- _LISTED ENTRIES_
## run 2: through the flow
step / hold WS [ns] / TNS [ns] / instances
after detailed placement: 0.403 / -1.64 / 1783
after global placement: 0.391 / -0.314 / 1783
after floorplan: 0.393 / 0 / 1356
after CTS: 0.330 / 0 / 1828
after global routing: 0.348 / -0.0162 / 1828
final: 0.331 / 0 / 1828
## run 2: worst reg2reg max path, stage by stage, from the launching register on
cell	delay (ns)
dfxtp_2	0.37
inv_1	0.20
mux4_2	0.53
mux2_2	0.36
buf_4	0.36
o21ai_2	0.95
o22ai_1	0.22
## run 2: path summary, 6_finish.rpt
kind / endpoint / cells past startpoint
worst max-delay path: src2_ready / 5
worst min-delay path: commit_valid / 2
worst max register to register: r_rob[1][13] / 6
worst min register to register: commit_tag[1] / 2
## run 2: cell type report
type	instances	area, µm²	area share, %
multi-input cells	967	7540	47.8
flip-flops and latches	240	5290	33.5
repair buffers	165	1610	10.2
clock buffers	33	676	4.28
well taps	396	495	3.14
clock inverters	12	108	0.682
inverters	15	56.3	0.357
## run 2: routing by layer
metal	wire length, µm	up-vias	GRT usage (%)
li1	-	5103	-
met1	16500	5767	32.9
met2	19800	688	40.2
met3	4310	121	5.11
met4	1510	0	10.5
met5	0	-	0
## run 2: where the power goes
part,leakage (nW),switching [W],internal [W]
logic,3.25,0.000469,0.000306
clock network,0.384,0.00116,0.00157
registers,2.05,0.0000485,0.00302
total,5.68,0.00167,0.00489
--- src/rtl/mem_stage.sv ---
// Memory-access stage: EX/MEM register -> data-memory req/gnt/rvalid handshake -> registered MEM/WB.
// state       | meaning
// IDLE        | no access outstanding; aligned mem op issues its request combinationally
// WAIT_GNT    | request presented, waiting for grant; bus fields held stable
// WAIT_RVALID | request granted, waiting for the response
// HOLD        | response received while downstream stalled; result parked in hold_q

package mem_stage_pkg;
  typedef struct packed {
    logic       mem_read;
    logic       mem_write;
    logic [2:0] mem_size;
    logic       reg_write;
  } ctrl_t;

  typedef struct packed {
    logic        valid;
    logic [31:0] pc;
    logic [31:0] alu_res;
    logic [31:0] rs2_data;
    logic [4:0]  rd;
    ctrl_t       ctrl;
  } EX_MEM_t;

  typedef struct packed {
    logic        valid;
    logic [31:0] pc;
    logic [4:0]  rd;
    logic [31:0] alu_res;
    logic [31:0] load_data;
    ctrl_t       ctrl;
  } MEM_WB_t;
endpackage

module mem_stage
  import mem_stage_pkg::*;
(
  input  logic        clk,
  input  logic        rst,
  input  logic        stall_mem_i,
  input  logic        flush_mem_i,
  input  EX_MEM_t     ex_mem_i,
  output MEM_WB_t     mem_wb_o,
  output logic        stall_mem_o,
  output logic        misalign_o,
  output logic [31:0] misalign_addr_o,
  output logic        dmem_req_o,
  output logic        dmem_we_o,
  output logic [31:0] dmem_addr_o,
  output logic [3:0]  dmem_be_o,
  output logic [31:0] dmem_wdata_o,
  input  logic        dmem_gnt_i,
  input  logic        dmem_rvalid_i,
  input  logic [31:0] dmem_rdata_i
);

  typedef enum logic [1:0] {IDLE, WAIT_GNT, WAIT_RVALID, HOLD} state_t;

  state_t  state_q, state_d;
  EX_MEM_t req_q, bus_src;
  MEM_WB_t mem_wb_q, hold_q, wb_d, result;
  logic    kill_q, kill_d;
  logic    wb_we, hold_we, latch_req, bus_en;
  logic    mem_op, misaligned, misalign_evt;

  function automatic logic misaligned_f(input logic [1:0] a, input logic [1:0] sz);
    case (sz)
      2'b00:   return 1'b0;
      2'b01:   return a[0];
      default: return a != 2'b00;
    endcase
  endfunction

  function automatic logic [3:0] be_f(input logic [1:0] a, input logic [1:0] sz, input logic we);
    if (!we) return 4'hF;
    case (sz)
      2'b00:   return 4'b0001 << a;
      2'b01:   return a[1] ? 4'b1100 : 4'b0011;
      default: return 4'hF;
    endcase
  endfunction

  function automatic logic [31:0] wdata_f(input logic [31:0] d, input logic [1:0] sz, input logic we);
    if (!we) return '0;
    case (sz)
      2'b00:   return {4{d[7:0]}};
      2'b01:   return {2{d[15:0]}};
      default: return d;
    endcase
  endfunction

  function automatic logic [31:0] load_f(input logic [31:0] rdata, input logic [1:0] a,
                                         input logic [2:0] f3);
    logic [31:0] sh;
    sh = rdata >> {a, 3'b000};
    case (f3)
      3'b000:  return {{24{sh[7]}}, sh[7:0]};
      3'b001:  return {{16{sh[15]}}, sh[15:0]};
      3'b100:  return {24'h0, sh[7:0]};
      3'b101:  return {16'h0, sh[15:0]};
      default: return rdata;
    endcase
  endfunction

  assign mem_op       = ex_mem_i.valid & (ex_mem_i.ctrl.mem_read | ex_mem_i.ctrl.mem_write);
  assign misaligned   = misaligned_f(ex_mem_i.alu_res[1:0], ex_mem_i.ctrl.mem_size[1:0]);
  assign misalign_evt = (state_q == IDLE) & mem_op & misaligned & ~flush_mem_i;
  assign mem_wb_o     = mem_wb_q;

  // A flush arriving on the completion cycle kills the result just like an earlier one.
  always_comb begin
    result                = '0;
    result.valid          = req_q.valid & ~kill_q & ~flush_mem_i;
    result.pc             = req_q.pc;
    result.rd             = req_q.rd;
    result.alu_res        = req_q.alu_res;
    result.ctrl           = req_q.ctrl;
    result.ctrl.reg_write = req_q.ctrl.reg_write & ~req_q.ctrl.mem_write & result.valid;
    result.load_data      = req_q.ctrl.mem_write ? 32'h0 :
                            load_f(dmem_rdata_i, req_q.alu_res[1:0], req_q.ctrl.mem_size);
  end

  always_comb begin
    state_d             = state_q;
    kill_d              = kill_q;
    latch_req           = 1'b0;
    hold_we             = 1'b0;
    wb_we               = 1'b0;
    wb_d                = mem_wb_q;
    wb_d.valid          = 1'b0;
    wb_d.ctrl.reg_write = 1'b0;
    stall_mem_o         = 1'b0;
    dmem_req_o          = 1'b0;
    bus_en              = 1'b0;
    bus_src             = req_q;
    dmem_we_o           = 1'b0;
    dmem_addr_o         = '0;
    dmem_be_o           = '0;
    dmem_wdata_o        = '0;

    case (state_q)
      IDLE: begin
        kill_d = 1'b0;
        if (flush_mem_i) begin
          wb_we = 1'b1;
        end else if (mem_op && !misaligned && !rst) begin
          bus_src     = ex_mem_i;
          bus_en      = 1'b1;
          dmem_req_o  = 1'b1;
          stall_mem_o = 1'b1;
          latch_req   = 1'b1;
          wb_we       = ~stall_mem_i;
          state_d     = dmem_gnt_i ? WAIT_RVALID : WAIT_GNT;
        end else if (mem_op) begin
          wb_we = ~stall_mem_i;
        end else if (!stall_mem_i) begin
          wb_we          = 1'b1;
          wb_d.valid     = ex_mem_i.valid;
          wb_d.pc        = ex_mem_i.pc;
          wb_d.rd        = ex_mem_i.rd;
          wb_d.alu_res   = ex_mem_i.alu_res;
          wb_d.load_data = '0;
          wb_d.ctrl      = ex_mem_i.ctrl;
        end
      end
      WAIT_GNT: begin
        bus_en      = 1'b1;
        dmem_req_o  = 1'b1;
        stall_mem_o = 1'b1;
        wb_we       = ~stall_mem_i;
        if (flush_mem_i) kill_d = 1'b1;
        if (dmem_gnt_i) state_d = WAIT_RVALID;
      end
      WAIT_RVALID: begin
        bus_en = 1'b1;
        if (dmem_rvalid_i) begin
          kill_d = 1'b0;
          if (flush_mem_i || !stall_mem_i) begin
            wb_we   = 1'b1;
            wb_d    = result;
            state_d = IDLE;
          end else begin
            hold_we     = 1'b1;
            stall_mem_o = 1'b1;
            state_d     = HOLD;
          end
        end else begin
          stall_mem_o = 1'b1;
          wb_we       = ~stall_mem_i;
          if (flush_mem_i) kill_d = 1'b1;
        end
      end
      HOLD: begin
        bus_en = 1'b1;
        if (flush_mem_i) begin
          wb_we               = 1'b1;
          wb_d                = hold_q;
          wb_d.valid          = 1'b0;
          wb_d.ctrl.reg_write = 1'b0;
          state_d             = IDLE;
        end else if (!stall_mem_i) begin
          wb_we   = 1'b1;
          wb_d    = hold_q;
          state_d = IDLE;
        end else begin
          stall_mem_o = 1'b1;
        end
      end
      default: state_d = IDLE;
    endcase

    if (bus_en) begin
      dmem_we_o    = bus_src.ctrl.mem_write;
      dmem_addr_o  = {bus_src.alu_res[31:2], 2'b00};
      dmem_be_o    = be_f(bus_src.alu_res[1:0], bus_src.ctrl.mem_size[1:0], bus_src.ctrl.mem_write);
      dmem_wdata_o = wdata_f(bus_src.rs2_data, bus_src.ctrl.mem_size[1:0], bus_src.ctrl.mem_write);
    end
  end

  always_ff @(posedge clk) begin
    if (rst) begin
      state_q         <= IDLE;
      kill_q          <= 1'b0;
      req_q           <= '0;
      hold_q          <= '0;
      mem_wb_q        <= '0;
      misalign_o      <= 1'b0;
      misalign_addr_o <= '0;
    end else begin
      state_q    <= state_d;
      kill_q     <= kill_d;
      misalign_o <= misalign_evt;
      if (latch_req)    req_q           <= ex_mem_i;
      if (hold_we)      hold_q          <= result;
      if (wb_we)        mem_wb_q        <= wb_d;
      if (misalign_evt) misalign_addr_o <= ex_mem_i.alu_res;
    end
  end

endmodule

--- config.mk ---
export PLATFORM = sky130hd
export DESIGN_NAME = mem_stage
export DESIGN_NICKNAME = d
export VERILOG_FILES = /design/src/rtl/mem_stage.sv
export SDC_FILE = /design/constraint.sdc
export NUM_CORES = 1
export LEC_CHECK = 0
export ABC_CLOCK_PERIOD_IN_PS = 5000
export CAP_MARGIN = 20
export CORE_MARGIN = 1
export CORE_UTILIZATION = 52
export CTS_BUF_LIST = sky130_fd_sc_hd__clkbuf_4
export CTS_CLUSTER_SIZE = 16
export DETAILED_ROUTE_END_ITERATION = 10
export GPL_ROUTABILITY_DRIVEN = 0
export PLACE_DENSITY = 0.81
export SLEW_MARGIN = 20
export SYNTH_ARGS = -nofsm -noshare
export SYNTH_HDL_FRONTEND = slang
export SYNTH_SLANG_ARGS = --single-unit
export TNS_END_PERCENT = 100
--- constraint.sdc ---
create_clock -name clk -period 5 [get_ports clk]
set_clock_uncertainty 0.05 [all_clocks]
set_input_delay 1.5 -clock clk [delete_from_list [all_inputs] [get_ports clk]]
set_output_delay 1.5 -clock clk [all_outputs]
set_load 0.01 [all_outputs]
; ---- Yosys cells after proc, flatten, opt, wreduce, memory -nomap -nowiden
; Index checks and enable logic that the tools add are counted.
[totals]
out_inout_bits = 212
latch_bits = 0
elab_cells = 139
ramBits = 0
input_bits = 146
mem_bits_ro = 0
n_memories = 0
reg_bits = 360
[op_classes]
addsub = 0
n_reduce_logical = 16
n_div = 0
n_shift = 2
multipliers = 0
n_mux = 60
n_lt_le_gt_ge = 0
eq_ne = 17
n_bitwise = 13
[ops]
columns = operator, count
row1 = $mux W108, 8
row2 = $pmux W108 S3, 1
row3 = $mux W75, 3
row4 = $mux W32, 5
row5 = $pmux W32 S4, 1
row6 = $pmux W32 S2, 1
row7 = $shr A32 B5 Y16, 1
row8 = $mux W1, 21
row9 = $mux W2, 8
row10 = $mux W4, 4
row11 = $ne A2 B2 Y1 const B, 7
row12 = $reduce_and A9 Y1, 1
row13 = $and A1 B1 Y1, 8
row14 = $pmux W1 S4, 2
row15 = $pmux W2 S4, 1
row16 = $pmux W4 S2, 1
row17 = $eq A2 B1 Y1 const B, 3
row18 = $eq A3 B3 Y1 const B, 2
row19 = $logic_not A2 Y1, 3
row20 = $pmux W1 S2, 3
row21 = $reduce_bool A3 Y1, 2
row22 = $reduce_and A5 Y1, 1
row23 = $eq A2 B2 Y1 const B, 2
row24 = $not A1 Y1, 4
row25 = other kinds (12), 15

; ---- Logic depth before layout (Yosys ltp)
; Gate-level depths: netlist (run 1).
[logic_depth]
word_depth = 12
mapped_depth = 11
mapped_depth_nobuf = 7

; ---- Least setup slack after synthesis (run 1)
; No wires, ideal clock.
[synth_path]
path_type = input to output
startpoint = in ex_mem_i[2] (netlist name)
endpoint = out dmem_wdata_o[23]
path_slack_ns = 0.356
t_arrival_ns = 3.094
required_time_ns = 3.450
cell_stages = 7
path_buffers = 2
path_cell_list = buf_2 > a21oi_1 > o211ai_2 > clkbuf_1 > nand3_1 > a21o_1 > a221oi_1
[synth_between]
elab_chain_cells = 12
elab_cells_between_ends = 19
cone_classes = eq/ne (2) / mux (12) / reduce/logical (5)
[synth_lines]
columns = item, line
row1 = from (decl), 42  ; input EX_MEM_t ex_mem_i,
row2 = $eq A2 B1 Y1 / $logic_not A2 Y1 (equally long branches), 67  ; case (sz)
row3 = $pmux W1 S2, 67
row4 = $logic_not A1 Y1, 146  ; end else if (mem_op && !misaligned && !rst) begin
row5 = $logic_and A1 B1 Y1 (2 in a row), 146
row6 = $mux W75, 146
row7 = $mux W75, 144  ; if (flush_mem_i) begin
row8 = $mux W75, 141  ; case (state_q)
row9 = "$eq A2 B1 Y1, or another cell as far along", 85  ; case (sz)
row10 = $pmux W32 S2 / $mux W1 (equally long branches), "85, 212"
row11 = $mux W32, 85
row12 = $mux W32 (*), 212  ; if (bus_en) begin
row13 = to (decl), 51  ; output logic [31:0] dmem_wdata_o,
; Mark *: on every way between the ends. The rest lies on a longest branch, timed or not. The select of a mux whose other input is x is not followed.

; ---- Worst setup path after layout (run 1)
[layout_path]
startpoint = in ex_mem_i[5] (netlist name)
endpoint = out dmem_addr_o[11]
[layout_between]
elab_chain_cells = 8
elab_cells_between_ends = 11
cone_classes = mux (7) / bitwise (2) / reduce/logical (2)
[layout_lines]
columns = item, line
row1 = $or A1 B1 Y1 (*), 105  ; assign mem_op = ex_mem_i.valid & (ex_mem_i.ctrl.mem_read | ex_mem_i.ctrl.mem_write);
row2 = $and A1 B1 Y1 (*), 105
row3 = $logic_and A1 B1 Y1 (*) (2 in a row), 146
row4 = $mux W1 / $mux W75 (equally long branches), 146
row5 = $mux W1 / $mux W75 (equally long branches), 144
row6 = $pmux W1 S2 / $mux W75 (equally long branches), 141
row7 = $mux W32 (*), 212
row8 = to (decl), 49  ; output logic [31:0] dmem_addr_o,
; Mark *: on every way between the ends. The rest lies on a longest branch, timed or not.

==> summary.txt, run 1 <==
Run status
  • Status: complete, no violations

Routing
  • Initial drt markers: 1957
  • WL final: 53.0 mm
  • Routed vias/inst: 5.97
  • Drt wl/cell: 19.5 um
  • Number of remaining DRC errors: 0
  • DR vias: 16200
  • DRT Pass-1 Iters: 8
  • Antenna-violating nets left: 0

Pwr
  • Leak: 7.82 nW
  • PD cells: 315 mW/mm^2
  • Total power: 6.69 mW
  • VDD IR max: 246 uV

Clock tree
  • CTS buffer count: 91
  • Clock-pin slew on the worst setup and hold paths: 60 ps
  • Clock Path Buffers: 3
  • Clock root buffer: clkbuf_4
  • H-tree depth: 3
  • Worst-skew pair later-pin latency: 710 ps
  • CTS Sinks: 360
  • CTS tree: built
  • Post-CTS Hold Fix Bufs: 0

Synthesis
  • Synth top area cells: dfxtp_1 47%, nand2_1 12%, a21oi_1 6.6%, a222oi_1 4.8%, mux2i_1 3.3%
  • Yosys warning total: 0
  • Xor/xnor share of the synthesized area: 0%
  • Register area share after synthesis: 47.1%
  • Adder-Cell Fraction of Synth Area: 0.572%
  • EDFF count, synth: 0
  • Synth top cells by count: 487 x nand2_1, 360 x dfxtp_1, 202 x a21oi_1
  • Area of the mapped netlist: 0.0153 mm^2
  • Synth async-reset ratio: 0%
  • Compound-gate portion of the synthesized area: 22.9%
  • Syn Area/Cell: 8.19 um^2
  • FF+latch count, synth: 360
  • Main combinational cell family by area after synthesis: compound AO/OA/AOI/OAI gates
  • Simple-Gate Fraction of Synth Area: 19.3%
  • Post-synth top flop: dfxtp_1
  • Post-synthesis cell type count: 68
  • Synth area leader: dfxtp_1
  • Syn Inst Count: 1869
  • Share of the synthesized area in the top cell type: 47.1%
  • Multiplexer share of the synthesized area: 4.53%
  • Most instantiated library cell after synthesis: nand2_1

Setup path
  • Worst Path Max Fanout: 9
  • Worst Path Required: 3450 ps
  • Arrival @ worst endpoint: 3430 ps
  • R2r startpoint: state_q[0]
  • Setup crit end kind: output port
  • FF-to-FF setup slack: 1960 ps
  • Critical path class: input pin to output port
  • Worst Reg-to-Reg Cells: 8
  • Startpoint Class: input pin
  • Worst r2r dst: mem_wb_o[70]

Placed design
  • Placed cell area: 0.0194 mm^2
  • HPWL Detailed: 33.1 mm
  • Input/output buffers: 355

Global route
  • Initial antenna violation count: 5
  • Total GRT Usage: 33.5%
  • Vias in the first global route: 15400
  • Grt ovf: 0
  • Largest net degree at the start of global routing: 84
  • First-pass GRT wire length: 81.3 mm

Timing
  • Max_slew headroom: 34.1%
  • Final setup viols: 0
  • Final hold vios: 0
  • Slew @ Worst Pin: 984 ps
  • Fin crit share: 99.6%
  • Period minus WS final: 4980 ps
  • Slew Viols, Final: 0
  • Max frequency: 0.201 GHz
  • Unrepaired setup endpoints after global routing: yes
  • Setup TNS: 0 ps

Final layout
  • Nets@finish: 2408
  • Layout area overhead: 38.9%
  • Share of cells above drive strength 1: 14.8%
  • Post-route cell area: 0.0213 mm^2
  • Post-layout util: 73.6%

Floorplan
  • Boundary Pins: 358
  • Core area: 0.0289 mm^2
  • Die X: 174 um
  • Die height: 174 um
  • Initial Utilization: 53.0%
  • Die area: 0.0301 mm^2
  • Core Rows: 62

Worst hold path
  • Worst hold endpoint: mem_wb_o[42]
  • Worst hold stages: 2
  • HP Start: mem_wb_o[42]
  • Worst Hold Class: flip-flop to flip-flop

Flow run
  • Max Cap Viol: 0
worst max-delay path, cell delays in order:
cell and delay, ps:
clkdlybuf4s15_1 280, o21a_4 280, o211a_4 180, buf_12 160, buf_16 160, mux2i_4 190, nor2_1 110, clkdlybuf4s50_1 540
per-layer routing:
layer	GRT usage [%]	wire length [um]	part of all wire, %	up-vias
met1	41.4	20500	39	7683
met4	16.7	2440	4.6	0
met2	53.8	24700	47	923
li1	-	-	-	7431
met3	9.08	5370	10	168
met5	0	0	0	-
power by group:
part	switching (mW)	internal (mW)	leakage [nW]
Sequential	0.0458	2.93	2.90
Combinational	0.717	0.491	4.23
Clock	1.21	1.30	0.683
timing repair:
item,in CTS,in global routing
endpoints found under the setup margin,69,55
gates resized for setup,145,76
setup buffers,7,17
pin swaps,8,16
cloned,3,2
registers in the layout, indices dropped and copies added, names as in the netlist:
name	count
misalign_addr_o	32
kill_q	1
req_q	108
state_q	2
misalign_o	1
hold_q	108
mem_wb_o	108
worst max-delay path by stage:
stage                  from                to  cells after the start
6_report        ex_mem_i[5]   dmem_addr_o[11]                      8
5_1_grt         ex_mem_i[1]  dmem_wdata_o[31]                     10
4_1_cts        ex_mem_i[44]   dmem_addr_o[13]                      9
3_5_place_dp    ex_mem_i[2]  dmem_wdata_o[17]                      9
3_3_place_gp    ex_mem_i[5]  dmem_wdata_o[23]                      8
2_1_floorplan   ex_mem_i[2]  dmem_wdata_o[23]                      7
through the flow:
| stage | setup slack [ps] | hold WS [ps] | instances |
|---|---|---|---|
| final | 22.5 | 396 | 2714 |
| after global routing | -39.1 | 413 | 2712 |
| after CTS | -13.8 | 400 | 2691 |
| after detailed placement | -707 | 391 | 2519 |
| after global placement | -638 | 384 | 2519 |
| after floorplan | 356 | 381 | 1870 |
layout by cell type (no fill, tap or decap), drive strengths merged, types with 7 or more instances in the layout:
cell,instances
nand3b,9
o41ai,7
nand3,19
clkinv,31
dlymetal6s2s,17
nor2,117
clkbuf,142
or3,9
a21oi,202
o21ai,104
or2,8
nor3,19
nand2,488
o221ai,26
inv,38
buf,111
a222oi,73
dlygate4sd2,32
nand2b,8
mux2i,52
a211oi,10
a2bb2oi,7
ha,7
a221oi,24
clkdlybuf4s50,282
a32oi,7
dfxtp,360
o211a,8
nor2b,12
a221o,17
mux2,15
layout make-up:
class                      instances  area (um^2)
antenna                            5         12.5
clock buffer                     129          968
clock inverter                    34          198
fill                            2148         7600
inverter                          38          143
multi-input combinational       1304         7690
sequential                       360         7210
tap                              384          480
timing repair buffer             460         4560
kinds of logic (layout without fill, tap and decap cells):
family	count (synthesis)	count (layout)
AND/OR/NAND/NOR	713	713
AO/OA/AOI/OAI	515	515
flip-flops	360	360
buffers and inverters	206	661
multiplexers	67	67
adder cells (fa/ha/maj)	7	7
other	1	7
No activity file was read; power rests on OpenSTA's default activity.
==> run 2, diff against run 1 <==
ABC_CLOCK_PERIOD_IN_PS = 4450   (was 5000)
CORE_UTILIZATION = 47   (was 52)
PLACE_DENSITY = 0.77   (was 0.81)
clock period = 4.45 ns   (was 5 ns; I/O delays follow)
==> run 2 against run 1 <==
  * The run now ends with setup timing left
  * Non-clock buffer count rose by 25
  * Core utilization fell by 5.6 points
  * Clock power rose by 6%
  * Count of clock-buffer cells in the layout fell by 7
  * Worst setup slack got worse by 80 ps
  * Cell area rose by 1.9%
  * Cell count rose by 2.2%
  * First-iteration DRC count fell by 6.4%
  * Critical path depth rose by 2
  * Die area rose by 11%
  * Sequential share of layout area fell by 0.62 points
  * Register-to-register slack got worse by 350 ps
  * Largest power group unchanged
==> summary.txt, run 2 (synthesized netlist as in run 1, its figures left out) <==
Setup path
  • Arrival @ worst endpoint: 3120 ps
  • Worst Reg-to-Reg Cells: 6
  • Worst Path Max Fanout: 6
  • Startpoint Class: input pin
  • Setup crit end kind: output port
  • Critical path class: input pin to output port
  • Worst Path Required: 3060 ps

Global route
  • Grt ovf: 0
  • Vias in the first global route: 16000
  • Largest net degree at the start of global routing: 224
  • First-pass GRT wire length: 84.1 mm
  • Total GRT Usage: 31.5%
  • Initial antenna violation count: 5

Timing
  • Fin crit share: 101%
  • Slew @ Worst Pin: 1280 ps
  • Max_slew headroom: 15.0%
  • Final hold vios: 0
  • Fin worst setup slack: -57.4 ps
  • Max frequency: 0.222 GHz
  • Slew Viols, Final: 0
  • Period minus WS final: 4510 ps
  • Final setup viols: 6
  • Unrepaired setup endpoints after global routing: yes

Floorplan
  • Die X: 182 um
  • Core area: 0.0318 mm^2
  • Die area: 0.0333 mm^2
  • Initial Utilization: 48.1%
  • Core Rows: 65
  • Boundary Pins: 358
  • Die height: 182 um

Pwr
  • Leak: 7.73 nW
  • PD cells: 344 mW/mm^2
  • VDD IR max: 278 uV

Clock tree
  • H-tree depth: 3
  • Clock root buffer: clkbuf_4
  • Worst-skew pair later-pin latency: 750 ps
  • Clock-pin slew on the worst setup and hold paths: 60 ps
  • CTS buffer count: 92
  • CTS tree: built
  • CTS Sinks: 360
  • Clock Path Buffers: 3
  • Post-CTS Hold Fix Bufs: 0

Final layout
  • Nets@finish: 2434
  • Commonest cells after routing, fill and taps aside: 486 x nand2_1, 358 x dfxtp_1, 278 x clkdlybuf4s50_1
  • Layout area overhead: 41.5%
  • Post-layout util: 68.1%
  • Share of cells above drive strength 1: 17.5%
  • # fillers: 2479
  • Multi-input gate area: 0.00792 mm^2
  • Layout Cells excl Fill: 2773
  • FF/Latch Area: 0.00721 mm^2
  • Most common cell after layout, fill and taps aside: nand2_1

Routing
  • DRT Pass-1 Iters: 8
  • Initial drt markers: 1832
  • Drt wl/cell: 19.6 um
  • Number of remaining DRC errors: 0
  • Antenna-violating nets left: 0
  • WL final: 54.3 mm
  • Routed vias/inst: 5.83
  • DR vias: 16200

Placed design
  • Input/output buffers: 355
  • Dpl cells: 2590
  • Pre-CTS WS: -917 ps
  • HPWL Detailed: 33.7 mm

Run status
  • Failing checks: setup timing
  • Status: finished, violations left

Flow run
  • Max Cap Viol: 0

Worst hold path
  • Worst hold stages: 2
  • Worst Hold Class: flip-flop to flip-flop
[run 2: power by group]
| part | switching, mW | total, mW | internal [mW] |
|---|---|---|---|
| logic | 0.836 | 1.44 | 0.601 |
| registers | 0.0533 | 3.35 | 3.30 |
| clock network | 1.32 | 2.66 | 1.33 |
| total | 2.21 | 7.45 | 5.23 |
[run 2: what timing repair did]
item	4_1_cts	5_1_grt
setup endpoints to repair	69	68
gates cloned	6	1
gates resized for setup	300	70
buffers inserted	16	12
pin swaps	22	21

- _ASSIGNMENT_
Each line from the start of the listing above through the line containing "worst max-delay path: src2_ready / 5" must be reproduced exactly. Leave out the rest.

- _EXPECTED ANSWER_
## run 2: through the flow
step / hold WS [ns] / TNS [ns] / instances
after detailed placement: 0.403 / -1.64 / 1783
after global placement: 0.391 / -0.314 / 1783
after floorplan: 0.393 / 0 / 1356
after CTS: 0.330 / 0 / 1828
after global routing: 0.348 / -0.0162 / 1828
final: 0.331 / 0 / 1828
## run 2: worst reg2reg max path, stage by stage, from the launching register on
cell	delay (ns)
dfxtp_2	0.37
inv_1	0.20
mux4_2	0.53
mux2_2	0.36
buf_4	0.36
o21ai_2	0.95
o22ai_1	0.22
## run 2: path summary, 6_finish.rpt
kind / endpoint / cells past startpoint
worst max-delay path: src2_ready / 5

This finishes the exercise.